Rigged report exposed: Utah review appears to defend child sex-altering drugs while ignoring sterility and sexual risk
Photo by Kevin Dietsch/Getty Images
Do No Harm noted, for instance, that the review glossed over some of the worst, most life-changing effects of gonadotropin-releasing hormone agonists, known as “puberty blockers,” and cross-sex hormones — namely infertility, sterility, and sexual dysfunction. While admitting that “infertility is a known risk,” the authors of the review didn’t bother including it as an outcome of focus in their report. The risk of sexual dysfunction, meanwhile, was apparently not mentioned once.
Extra to leaning heavily on low-quality scientific literature, much of which was observational and not trial-based, the review may have also been ideologically contaminated. After all, among the advisers who consulted on the project were Nikki Mihalopoulos, chief of the division of adolescent medicine for the department of pediatrics at the University of Utah School of Medicine, and Brooks Keeshin, a professor of pediatrics at the university. Both have written positively about “gender-affirming care” for minors in recent years.
Mihalopoulos co-authored a 2021 paper that stated, “Pediatric health care providers can play a critical role in building solutions in policy and advocacy … to improve the health of transgender/gender diverse youth. Many government entities, especially at the state and local level, actively resist efforts promoting equal rights.”

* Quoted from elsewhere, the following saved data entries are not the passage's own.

**src/rtl/dstwr_pkg.sv**
```systemverilog
//------------------------------------------------------------------------------
// dstwr_pkg
// Shared types and constants of the double-sided two-way ranging responder.
//------------------------------------------------------------------------------
`default_nettype none

package dstwr_pkg;

	localparam int STAMP_W     = 40;
	localparam int FRAC_W      = 8;
	localparam int TX_W        = 32;
	localparam int TX_SHIFT    = STAMP_W - TX_W;
	localparam int MM_W        = 20;
	localparam int TOF_W       = 48;
	localparam int DIST_W      = 32;
	localparam int SCALE_SHIFT = FRAC_W + 16;
	localparam int PROD_W      = 2 * STAMP_W;
	localparam int DVD_W       = PROD_W + FRAC_W;
	localparam int DEN_W       = STAMP_W + 2;
	localparam int SCL_W       = TOF_W + MM_W;
	localparam int DSH_W       = SCL_W + 1 - SCALE_SHIFT;
	localparam int CNT_W       = $clog2(DVD_W + 1);
	localparam int IDX_W       = 8;
	localparam int CFG_W       = 32;

	localparam logic [TX_W-1:0]  REPLY_DELAY_RST = 32'd57508200;
	localparam logic [MM_W-1:0]  MM_PER_TICK_RST = 20'd307385;
	localparam logic [IDX_W-1:0] REG_REPLY_DELAY = 8'd0;
	localparam logic [IDX_W-1:0] REG_MM_PER_TICK = 8'd1;

	localparam logic [7:0] FT_POLL    = 8'h01;
	localparam logic       KIND_GOOD  = 1'b0;
	localparam logic       RK_RESP    = 1'b0;
	localparam logic       RK_RANGE   = 1'b1;
	localparam logic [TX_W-1:0] TX_EVEN_MASK = 32'hFFFFFFFE;

	typedef struct packed {
		logic               kind;
		logic [7:0]         frame_type;
		logic [7:0]         seq_num;
		logic [STAMP_W-1:0] rx_stamp;
		logic [STAMP_W-1:0] poll_tx_stamp;
		logic [STAMP_W-1:0] resp_rx_stamp;
		logic [STAMP_W-1:0] final_tx_stamp;
	} frame_t;

	typedef struct packed {
		logic                     result_kind;
		logic [7:0]               reply_seq;
		logic [TX_W-1:0]          delayed_tx_time;
		logic [STAMP_W-1:0]       echo_poll_rx;
		logic [STAMP_W-1:0]       planned_resp_tx;
		logic signed [TOF_W-1:0]  tof_q8;
		logic signed [DIST_W-1:0] distance_mm;
	} result_t;

	typedef struct packed {
		logic               is_range;
		logic [7:0]         seq;
		logic [TX_W-1:0]    dt;
		logic [STAMP_W-1:0] t2;
		logic [STAMP_W-1:0] t3;
		logic [STAMP_W-1:0] ra;
		logic [STAMP_W-1:0] rb;
		logic [STAMP_W-1:0] da;
		logic [STAMP_W-1:0] db;
	} job_t;

endpackage

`default_nettype wire

```
**src/rtl/dstwr_front.sv**
```systemverilog
//------------------------------------------------------------------------------
// dstwr_front
// Classifies receive events, keeps the exchange state and builds jobs.
//------------------------------------------------------------------------------
`default_nettype none

module dstwr_front (
	input  wire logic                          clk,
	input  wire logic                          arst_n,
	input  wire logic                          frame_valid,
	output logic                               frame_stall,
	input  wire dstwr_pkg::frame_t             frame,
	input  wire logic [dstwr_pkg::TX_W-1:0]    reply_delay,
	input  wire logic                          q_full,
	output logic                               q_push,
	output dstwr_pkg::job_t                    q_job
);

	logic                             awaiting_q;
	logic [dstwr_pkg::STAMP_W-1:0]    poll_rx_q;
	logic [dstwr_pkg::STAMP_W-1:0]    resp_tx_q;
	logic [dstwr_pkg::STAMP_W:0]      sum;
	logic [dstwr_pkg::TX_W-1:0]       dt;
	logic [dstwr_pkg::STAMP_W-1:0]    t3;
	logic                             accept;
	logic                             is_poll;

	always_comb begin
		sum = {1'b0, frame.rx_stamp} + (dstwr_pkg::STAMP_W+1)'(reply_delay);
		dt = sum[dstwr_pkg::TX_SHIFT +: dstwr_pkg::TX_W];
		t3 = dstwr_pkg::STAMP_W'(dt & dstwr_pkg::TX_EVEN_MASK) << dstwr_pkg::TX_SHIFT;
		accept = frame_valid && !q_full;
		is_poll = (frame.frame_type == dstwr_pkg::FT_POLL);
		frame_stall = q_full;
		q_push = accept && (frame.kind == dstwr_pkg::KIND_GOOD) && (awaiting_q || is_poll);
		q_job.is_range = awaiting_q;
		q_job.seq = frame.seq_num;
		q_job.dt = dt;
		q_job.t2 = frame.rx_stamp;
		q_job.t3 = t3;
		q_job.ra = frame.resp_rx_stamp - frame.poll_tx_stamp;
		q_job.rb = frame.rx_stamp - resp_tx_q;
		q_job.da = frame.final_tx_stamp - frame.resp_rx_stamp;
		q_job.db = resp_tx_q - poll_rx_q;
	end

	always_ff @(posedge clk or negedge arst_n) begin
		if (!arst_n) begin
			awaiting_q <= 1'b0;
			poll_rx_q <= '0;
			resp_tx_q <= '0;
		end else if (accept) begin
			if (frame.kind != dstwr_pkg::KIND_GOOD || awaiting_q) begin
				awaiting_q <= 1'b0;
			end else if (is_poll) begin
				awaiting_q <= 1'b1;
				poll_rx_q <= frame.rx_stamp;
				resp_tx_q <= t3;
			end
		end
	end

endmodule

`default_nettype wire

```
**src/rtl/dstwr_queue.sv**
```systemverilog
//------------------------------------------------------------------------------
// dstwr_queue
// Two-entry job queue between the front and the arithmetic back end.
//------------------------------------------------------------------------------
`default_nettype none

module dstwr_queue (
	input  wire logic            clk,
	input  wire logic            arst_n,
	input  wire logic            push,
	input  wire dstwr_pkg::job_t push_job,
	output logic                 full,
	input  wire logic            pop,
	output logic                 avail,
	output dstwr_pkg::job_t      head
);

	dstwr_pkg::job_t entry_q [2];
	logic            wr_ptr_q;
	logic            rd_ptr_q;
	logic [1:0]      count_q;

	assign full = (count_q == 2'd2);
	assign avail = (count_q != 2'd0);
	assign head = entry_q[rd_ptr_q];

	always_ff @(posedge clk) begin
		if (push) begin
			entry_q[wr_ptr_q] <= push_job;
		end
	end

	always_ff @(posedge clk or negedge arst_n) begin
		if (!arst_n) begin
			wr_ptr_q <= 1'b0;
			rd_ptr_q <= 1'b0;
			count_q <= 2'd0;
		end else begin
			if (push) begin
				wr_ptr_q <= !wr_ptr_q;
			end
			if (pop) begin
				rd_ptr_q <= !rd_ptr_q;
			end
			count_q <= count_q + 2'(push) - 2'(pop);
		end
	end

	assert property (@(posedge clk) disable iff (!arst_n) count_q != 2'd3)
		else $error("queue count out of range");
	assert property (@(posedge clk) disable iff (!arst_n) push |-> !full || pop)
		else $error("push into full queue");

endmodule

`default_nettype wire

```
**src/rtl/dstwr_back.sv**
```systemverilog
//------------------------------------------------------------------------------
// dstwr_back
// Runs jobs: passes responses out, computes tof and distance with a serial
// multiplier and a one-bit-per-cycle restoring divider.
//------------------------------------------------------------------------------
`default_nettype none

module dstwr_back (
	input  wire logic                        clk,
	input  wire logic                        arst_n,
	input  wire logic                        q_avail,
	input  wire dstwr_pkg::job_t             q_head,
	output logic                             q_pop,
	input  wire logic [dstwr_pkg::MM_W-1:0]  mm_per_tick,
	output logic                             result_valid,
	input  wire logic                        result_stall,
	output dstwr_pkg::result_t               result
);

	localparam logic [2:0] ST_IDLE  = 3'd0;
	localparam logic [2:0] ST_MUL   = 3'd1;
	localparam logic [2:0] ST_SUB   = 3'd2;
	localparam logic [2:0] ST_DIV   = 3'd3;
	localparam logic [2:0] ST_CLAMP = 3'd4;
	localparam logic [2:0] ST_SCL   = 3'd5;
	localparam logic [2:0] ST_FIN   = 3'd6;
	localparam logic [2:0] ST_OUT   = 3'd7;

	localparam int SW = dstwr_pkg::STAMP_W;
	localparam int TW = dstwr_pkg::TOF_W;
	localparam int MW = dstwr_pkg::MM_W;

	logic [2:0]                        state_q;
	logic [dstwr_pkg::CNT_W-1:0]       cnt_q;
	logic [SW-1:0]                     ra_q;
	logic [SW-1:0]                     da_q;
	logic [dstwr_pkg::PROD_W-1:0]      p1_q;
	logic [dstwr_pkg::PROD_W-1:0]      p2_q;
	logic [dstwr_pkg::DEN_W-1:0]       den_q;
	logic [dstwr_pkg::DEN_W-1:0]       rem_q;
	logic [dstwr_pkg::DVD_W-1:0]       dvd_q;
	logic                              neg_q;
	logic [TW-1:0]                     tmag_q;
	logic [dstwr_pkg::SCL_W-1:0]       sc_q;
	dstwr_pkg::result_t                res_q;
	dstwr_pkg::result_t                result_q;
	logic                              result_valid_q;

	logic [dstwr_pkg::DEN_W-1:0]       den;
	logic [SW:0]                       s1;
	logic [SW:0]                       s2;
	logic [dstwr_pkg::PROD_W-1:0]      mag;
	logic [dstwr_pkg::DEN_W:0]         r;
	logic                              ge;
	logic [TW-1:0]                     tcap;
	logic [TW:0]                       s3;
	logic [dstwr_pkg::SCL_W:0]         dm;
	logic [dstwr_pkg::DSH_W-1:0]       dsh;
	logic [dstwr_pkg::DSH_W-1:0]       dcap;
	logic [dstwr_pkg::DIST_W-1:0]      dmag;
	logic                              out_free;

	always_comb begin
		den = dstwr_pkg::DEN_W'(q_head.ra) + dstwr_pkg::DEN_W'(q_head.rb)
			+ dstwr_pkg::DEN_W'(q_head.da) + dstwr_pkg::DEN_W'(q_head.db);
		s1 = {1'b0, p1_q[dstwr_pkg::PROD_W-1:SW]} + (p1_q[0] ? {1'b0, ra_q} : '0);
		s2 = {1'b0, p2_q[dstwr_pkg::PROD_W-1:SW]} + (p2_q[0] ? {1'b0, da_q} : '0);
		mag = (p1_q >= p2_q) ? (p1_q - p2_q) : (p2_q - p1_q);
		r = {rem_q, dvd_q[dstwr_pkg::DVD_W-1]};
		ge = (r >= {1'b0, den_q});
		tcap = neg_q ? (TW'(1) << (TW-1)) : ((TW'(1) << (TW-1)) - TW'(1));
		s3 = {1'b0, sc_q[dstwr_pkg::SCL_W-1:MW]} + (sc_q[0] ? {1'b0, tmag_q} : '0);
		dm = {1'b0, sc_q} + (neg_q ? ((dstwr_pkg::SCL_W+1)'(1) << dstwr_pkg::SCALE_SHIFT)
			- (dstwr_pkg::SCL_W+1)'(1) : '0);
		dsh = dm[dstwr_pkg::SCALE_SHIFT +: dstwr_pkg::DSH_W];
		dcap = neg_q ? (dstwr_pkg::DSH_W'(1) << (dstwr_pkg::DIST_W-1))
			: ((dstwr_pkg::DSH_W'(1) << (dstwr_pkg::DIST_W-1)) - dstwr_pkg::DSH_W'(1));
		dmag = dstwr_pkg::DIST_W'((dsh > dcap) ? dcap : dsh);
		out_free = !result_valid_q || !result_stall;
		q_pop = (state_q == ST_IDLE) && q_avail;
	end

	assign result_valid = result_valid_q;
	assign result = result_q;

	always_ff @(posedge clk) begin
		case (state_q)
			ST_IDLE: begin
				ra_q <= q_head.ra;
				da_q <= q_head.da;
				p1_q <= {{SW{1'b0}}, q_head.rb};
				p2_q <= {{SW{1'b0}}, q_head.db};
				den_q <= den;
				res_q.result_kind <= q_head.is_range ? dstwr_pkg::RK_RANGE : dstwr_pkg::RK_RESP;
				res_q.reply_seq <= q_head.is_range ? '0 : q_head.seq;
				res_q.delayed_tx_time <= q_head.is_range ? '0 : q_head.dt;
				res_q.echo_poll_rx <= q_head.is_range ? '0 : q_head.t2;
				res_q.planned_resp_tx <= q_head.is_range ? '0 : q_head.t3;
				res_q.tof_q8 <= '0;
				res_q.distance_mm <= '0;
			end
			ST_MUL: begin
				p1_q <= {s1, p1_q[SW-1:1]};
				p2_q <= {s2, p2_q[SW-1:1]};
			end
			ST_SUB: begin
				neg_q <= (p1_q < p2_q);
				dvd_q <= dstwr_pkg::DVD_W'(mag) << dstwr_pkg::FRAC_W;
				rem_q <= '0;
			end
			ST_DIV: begin
				rem_q <= ge ? dstwr_pkg::DEN_W'(r - {1'b0, den_q}) : r[dstwr_pkg::DEN_W-1:0];
				dvd_q <= {dvd_q[dstwr_pkg::DVD_W-2:0], ge};
			end
			ST_CLAMP: begin
				tmag_q <= (dvd_q[dstwr_pkg::DVD_W-1:TW-1] != '0) ? tcap : dvd_q[TW-1:0];
				sc_q <= {{TW{1'b0}}, mm_per_tick};
			end
			ST_SCL: begin
				sc_q <= {s3, sc_q[MW-1:1]};
			end
			ST_FIN: begin
				res_q.tof_q8 <= neg_q ? (TW'(0) - tmag_q) : tmag_q;
				res_q.distance_mm <= neg_q ? (dstwr_pkg::DIST_W'(0) - dmag) : dmag;
			end
			default: begin
			end
		endcase
	end

	always_ff @(posedge clk) begin
		if (state_q == ST_OUT && out_free) begin
			result_q <= res_q;
		end
	end

	always_ff @(posedge clk or negedge arst_n) begin
		if (!arst_n) begin
			state_q <= ST_IDLE;
			cnt_q <= '0;
			result_valid_q <= 1'b0;
		end else begin
			if (result_valid_q && !result_stall) begin
				result_valid_q <= 1'b0;
			end
			case (state_q)
				ST_IDLE: begin
					cnt_q <= '0;
					if (q_avail) begin
						if (!q_head.is_range) begin
							state_q <= ST_OUT;
						end else if (den != '0) begin
							state_q <= ST_MUL;
						end
					end
				end
				ST_MUL: begin
					cnt_q <= cnt_q + 1'b1;
					if (cnt_q == dstwr_pkg::CNT_W'(SW - 1)) begin
						state_q <= ST_SUB;
					end
				end
				ST_SUB: begin
					cnt_q <= '0;
					state_q <= ST_DIV;
				end
				ST_DIV: begin
					cnt_q <= cnt_q + 1'b1;
					if (cnt_q == dstwr_pkg::CNT_W'(dstwr_pkg::DVD_W - 1)) begin
						state_q <= ST_CLAMP;
					end
				end
				ST_CLAMP: begin
					cnt_q <= '0;
					state_q <= ST_SCL;
				end
				ST_SCL: begin
					cnt_q <= cnt_q + 1'b1;
					if (cnt_q == dstwr_pkg::CNT_W'(MW - 1)) begin
						state_q <= ST_FIN;
					end
				end
				ST_FIN: begin
					state_q <= ST_OUT;
				end
				ST_OUT: begin
					if (out_free) begin
						result_valid_q <= 1'b1;
						state_q <= ST_IDLE;
					end
				end
				default: begin
					state_q <= ST_IDLE;
				end
			endcase
		end
	end

	assert property (@(posedge clk) disable iff (!arst_n)
		(state_q == ST_DIV) |-> (cnt_q < dstwr_pkg::CNT_W'(dstwr_pkg::DVD_W)))
		else $error("divider ran past its last step");
	assert property (@(posedge clk) disable iff (!arst_n)
		(state_q == ST_MUL) |-> (cnt_q < dstwr_pkg::CNT_W'(SW)))
		else $error("multiplier ran past its last step");
	assert property (@(posedge clk) disable iff (!arst_n)
		(q_pop && !q_head.is_range) |=> (state_q == ST_OUT))
		else $error("response word popped but not staged");

endmodule

`default_nettype wire

```
**src/rtl/ds_twr_responder_ranging.sv**
```systemverilog
// Responder for double-sided two-way ranging. A good poll frame while idle yields
// a response word once it has passed the job queue and the back end; the next good
// frame is the final and yields a ranging word after the 40-step serial multiplier,
// the 88-step one-bit restoring divider and the 20-step scale multiplier. A two-entry
// job queue lets frames keep arriving while the divider runs, until the queue is full.
// A final whose round-trip sum is zero, and any receive error, gives no word.
//------------------------------------------------------------------------------
// ds_twr_responder_ranging
// Top level: configuration registers, front, job queue and arithmetic back end.
//------------------------------------------------------------------------------
`default_nettype none

module ds_twr_responder_ranging (
	input  wire logic                          clk,
	input  wire logic                          arst_n,
	input  wire logic                          frame_valid,
	output logic                               frame_stall,
	input  wire dstwr_pkg::frame_t             frame,
	output logic                               result_valid,
	input  wire logic                          result_stall,
	output dstwr_pkg::result_t                 result,
	input  wire logic                          cfg_valid,
	output logic                               cfg_ready,
	input  wire logic [dstwr_pkg::IDX_W-1:0]   cfg_index,
	input  wire logic [dstwr_pkg::CFG_W-1:0]   cfg_data
);

	logic [dstwr_pkg::TX_W-1:0] reply_delay_q;
	logic [dstwr_pkg::MM_W-1:0] mm_per_tick_q;
	logic                       q_push;
	logic                       q_full;
	logic                       q_pop;
	logic                       q_avail;
	dstwr_pkg::job_t            q_job;
	dstwr_pkg::job_t            q_head;

	assign cfg_ready = 1'b1;

	always_ff @(posedge clk or negedge arst_n) begin
		if (!arst_n) begin
			reply_delay_q <= dstwr_pkg::REPLY_DELAY_RST;
			mm_per_tick_q <= dstwr_pkg::MM_PER_TICK_RST;
		end else if (cfg_valid && cfg_ready) begin
			if (cfg_index == dstwr_pkg::REG_REPLY_DELAY) begin
				reply_delay_q <= cfg_data[dstwr_pkg::TX_W-1:0];
			end else if (cfg_index == dstwr_pkg::REG_MM_PER_TICK) begin
				mm_per_tick_q <= cfg_data[dstwr_pkg::MM_W-1:0];
			end
		end
	end

	dstwr_front u_front (
		.clk         (clk),
		.arst_n      (arst_n),
		.frame_valid (frame_valid),
		.frame_stall (frame_stall),
		.frame       (frame),
		.reply_delay (reply_delay_q),
		.q_full      (q_full),
		.q_push      (q_push),
		.q_job       (q_job)
	);

	dstwr_queue u_queue (
		.clk      (clk),
		.arst_n   (arst_n),
		.push     (q_push),
		.push_job (q_job),
		.full     (q_full),
		.pop      (q_pop),
		.avail    (q_avail),
		.head     (q_head)
	);

	dstwr_back u_back (
		.clk          (clk),
		.arst_n       (arst_n),
		.q_avail      (q_avail),
		.q_head       (q_head),
		.q_pop        (q_pop),
		.mm_per_tick  (mm_per_tick_q),
		.result_valid (result_valid),
		.result_stall (result_stall),
		.result       (result)
	);

endmodule

`default_nettype wire
```
**config.mk**
```make
export PLATFORM = sky130hd
export DESIGN_NAME = ds_twr_responder_ranging
export DESIGN_NICKNAME = d
export VERILOG_FILES = /design/src/rtl/dstwr_pkg.sv /design/src/rtl/dstwr_front.sv /design/src/rtl/dstwr_queue.sv /design/src/rtl/dstwr_back.sv /design/src/rtl/ds_twr_responder_ranging.sv
export SDC_FILE = /design/constraint.sdc
export NUM_CORES = 2
export LEC_CHECK = 0
export ABC_AREA = 1
export ABC_CLOCK_PERIOD_IN_PS = 39600
export BUFFER_PORTS_ARGS = -buffer_cell sky130_fd_sc_hd__buf_2
export CAP_MARGIN = 10
export CORE_MARGIN = 3
export CORE_UTILIZATION = 45
export DETAILED_ROUTE_END_ITERATION = 16
export GPL_ROUTABILITY_DRIVEN = 0
export PLACE_DENSITY = 0.57
export SLEW_MARGIN = 20
export SYNTH_ARGS = -nofsm -noshare
export SYNTH_HDL_FRONTEND = slang
export SYNTH_SLANG_ARGS = --single-unit
export TNS_END_PERCENT = 1
```
**constraint.sdc**
```tcl
create_clock -name clk -period 39.6 [get_ports clk]
set_clock_uncertainty 0.05 [all_clocks]
set_input_delay 5.94 -clock clk [delete_from_list [all_inputs] [get_ports clk]]
set_output_delay 5.94 -clock clk [all_outputs]
set_load 0.02 [all_outputs]
```
# After elaboration in Yosys (flattened, before gate mapping)
# Memory sizes are Yosys's and may differ from the RTL's.
# Index checks and enable logic that the tools add are counted.
dict set report op_classes {
  bitwise_logic 3
  n_addsub 20
  reduce_logical 32
  mul 0
  shifts 0
  mux 35
  n_lt_le_gt_ge 4
  eq_ne 19
  div_mod_pow 0
}
# op count
set ops {}
lappend ops {{$pmux 80 s2} 3}
lappend ops {{$mux 48} 4}
lappend ops {{$pmux 88 s2} 1}
lappend ops {{$sub 40x40->40} 4}
lappend ops {{$sub 80x80->80} 2}
lappend ops {{$pmux 68 s2} 1}
lappend ops {{$mux 32} 3}
lappend ops {{$add 42x40->42} 2}
lappend ops {{$pmux 42 s2} 1}
lappend ops {{$add 40x41->41} 2}
lappend ops {{$ge 80x80->1} 1}
lappend ops {{$lt 80x80->1} 1}
lappend ops {{$mux 40} 2}
lappend ops {{$mux 80} 1}
lappend ops {{$add 68x24->69} 1}
lappend ops {{$add 48x49->49} 1}
lappend ops {{$sub 1x48->48 const A} 1}
lappend ops {{$gt 45x32->1} 1}
lappend ops {{$ge 43x42->1} 1}
lappend ops {{$mux 42} 1}
lappend ops {{$reduce_bool 42->1} 1}
lappend ops {{$sub 42x42->42} 1}
lappend ops {{$add 40x40->41} 1}
lappend ops {{$reduce_bool 41->1} 1}
lappend ops {{other kinds (31)} 75}
dict set report word_totals {
  input_bits 222
  mem_bits_ro 0
  regBits 1070
  ram_bits 544
  mem_count 1
  output_inout_bits 204
  latchBits 0
}
# memory depth word_bits rd rd_clocked_by_memory_dff write_ports line_no
set mem_list {}
lappend mem_list {u_queue.entry_q 2 272 1 0 1 dstwr_queue.sv:18} ;# dstwr_pkg::job_t entry_q [2];

# Longest topological paths before layout
# An unclocked memory read counts as a cell.
dict set report logic_depth {
  depth_word 9
  mapped_depth 43
  mapped_depth_nobuf 41
}

# Hierarchy
# A second synthesis with hierarchy kept.
dict set report hier_totals {
  hier_cells 12308
  area_unflattened_um2 103458.0
}
# module cells_each n_inst seq_area_each_um2 area_each_um2
set modules_own_cells {}
lappend modules_own_cells {dstwr_back 7753 1 28232.1 64071.4}
lappend modules_own_cells {dstwr_queue 1493 1 16976.3 21167.8}
lappend modules_own_cells {dstwr_front 2821 1 1801.7 15944.0}
lappend modules_own_cells {ds_twr_responder_ranging 241 1 1327.5 2274.7}

# Least setup slack after synthesis
# OpenSTA, ideal clock, no wires.
dict set report synth_timing {
  kind {input to register}
  from {input port frame[169] (netlist bit)}
  to {memory u_queue.entry_q[0][0] (netlist bit), enable pin}
  setup_time_ns 0.828
  path_stages 6
  t_arrival_ns 16.740
  slack_ns 21.982
  path_cell_list {or4_1 nor4_1 nor2_1 nor3_1 inv_1 nor2_1}
}
dict set report synth_between {
  elab_chain_len 5
}
# element line_no
set synth_lines {}
lappend synth_lines {{start: declaration} ds_twr_responder_ranging.sv:18} ;# input wire dstwr_pkg::frame_t frame,
lappend synth_lines {{$eq 8x1->1} dstwr_front.sv:33} ;# is_poll = (frame.frame_type == dstwr_pkg::FT_POLL);
lappend synth_lines {{$logic_or 1x1->1} dstwr_front.sv:35} ;# q_push = accept && (frame.kind == dstwr_pkg::KIND_GOOD) && (awaiting_q || is_poll);
lappend synth_lines {{$logic_and 1x1->1} dstwr_front.sv:35}
lappend synth_lines {{via q_push} ds_twr_responder_ranging.sv:30} ;# logic q_push;
lappend synth_lines {{$mux 1} dstwr_queue.sv:28} ;# if (push) begin
lappend synth_lines {{$mux 1 (implied by the code)} dstwr_queue.sv:29} ;# entry_q[wr_ptr_q] <= push_job;
lappend synth_lines {{end: declaration} dstwr_queue.sv:18}
# The timed path passes the listed nets, and every way through them passes these cells.

# Worst setup path in the final report
dict set report layout_timing {
  from {input port frame[169] (netlist bit)}
  to {memory u_queue.entry_q[0][56] (netlist bit), enable pin}
}
# Same word-level chain as after synthesis.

Keeshin wrote in an article published last year that “as states pass adolescent bans on gender-affirming care across the country, Utah offers a potential pathway forward in restrictive states to help maintain or open access to care.” Keeshin also suggested that some adolescents could benefit from radical sex-rejecting medical interventions.
Do No Harm concluded on the basis of these and other issues with the review that Utah lawmakers are better off turning to the U.S. Department of Health and Human Services’ thorough and peer-reviewed report, which was released last month.
The federal HHS’ report underscored that “the harms from sex-rejecting procedures — including puberty blockers, cross-sex hormones, and surgical operations — are significant, long-term, and too often ignored or inadequately tracked.”
Michelle Havrilla, Do No Harm’s director of programs, said in a statement, “This Utah Report is unreliable, unscientific, and fails to meet the standards of a systematic review.”
“The Report’s inaccuracies and bias diminish its credibility and allow left-wing activists to weaponize it for their political machinations. Utah legislators must not rely on a report that clearly undermines the safety and well-being of minors,” added Havrilla.